I am delighted to be able to share these two poems with you

I am delighted to be able to share these two poems with you which hold a special place in my small anthology. To begin with they are associated with two very dear friends who have revealed both in their actions and charity that they have come to a deeper understanding of what it means to be a poet. That is to ‘make’, or to ‘create’ [Gk. poiein]. And so it gave me much joy to have these two symbolic poems of mine received by beloved friends, Les Murray[1] and David Brooks.[2] And Australia, I have to say, has been blessed with a good number of such enlightened poetic souls. Both poems were published in Southerly. The first, Piata Romana, Bucharest, is significant to me for it was written in Bucharest, Romania, in 2011 mid-August around the time of my 50th birthday.[3] The second, From Paphos on a Showery Morning,  is also important to me for two reasons.[4] First, it was written in Paphos, Cyprus, the birthplace of my father; and it was in all likelihood the final poem that Les would request for Quadrant before his passing away.[5] I am grateful indeed to Murray and Brooks, beautiful presences not only in the context of my own life, but internationally as witnesses to the possibilities of great literature.
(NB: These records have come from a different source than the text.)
**config.mk**
```make
export PLATFORM = sky130hd
export DESIGN_NAME = supply_monitor_ctrl
export DESIGN_NICKNAME = d
export VERILOG_FILES = /design/src/rtl/supply_monitor_ctrl.sv
export SDC_FILE = /design/constraint.sdc
export NUM_CORES = 1
export LEC_CHECK = 0
export ABC_AREA = 1
export BUFFER_PORTS_ARGS = -buffer_cell sky130_fd_sc_hd__buf_4
export CAP_MARGIN = 20
export CORE_AREA = 5 5 42 44
export DETAILED_ROUTE_END_ITERATION = 7
export DIE_AREA = 0 0 47 49
export PLACE_DENSITY = 0.66
export SETUP_SLACK_MARGIN = 0.15
export SYNTH_ARGS = -nofsm -noshare
export SYNTH_HDL_FRONTEND = slang
export SYNTH_SLANG_ARGS = --single-unit
```
**constraint.sdc**
```tcl
create_clock -name clk -period 1.1 [get_ports clk]
set_clock_uncertainty 0.15 [all_clocks]
set_input_delay 0.275 -clock clk [delete_from_list [all_inputs] [get_ports clk]]
set_output_delay 0.275 -clock clk [all_outputs]
set_load 0.05 [all_outputs]
```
[1] https://www.poetryfoundation.org/poets/les-murray

[2] https://davidbrooks.net.au/

[3] Southerly, Volume 74/2 in Australian Dreams 1, (2014), 229.

[4] Southerly, Volume 77/3 in Mixed Messages, (2017), 171.

[5] Les made this request in private correspondence only a few months before he passed April 29th 2019. No doubt he would have had a great chuckle at the juxtaposition of Murray and Astaire! The poem was not republished as that was the last time I would hear from my beloved friend of close to twenty years.

That showery morning when I met Father Christmas... And his name was Lawrence!

Paphos, Cyprus, December 2016

I love so very much speaking with those who live on the borders listening to their revelations and have some humorous but also some devastatingly sad stories to tell. Many of these stories touch on the fantastical. It is where I find most of my angels and where the ‘old man’ will mostly live. It is there where feather and flesh, flesh and feather, meet on the margins of the long narrow streets, and around ancient churches whose bell-towers are about to collapse, in the ghostly sounds of trains which rush towards their final destination, in remote petrol stations, in the entrances to hospitals. And in that place where the Moon is pregnant with the light of the Sun.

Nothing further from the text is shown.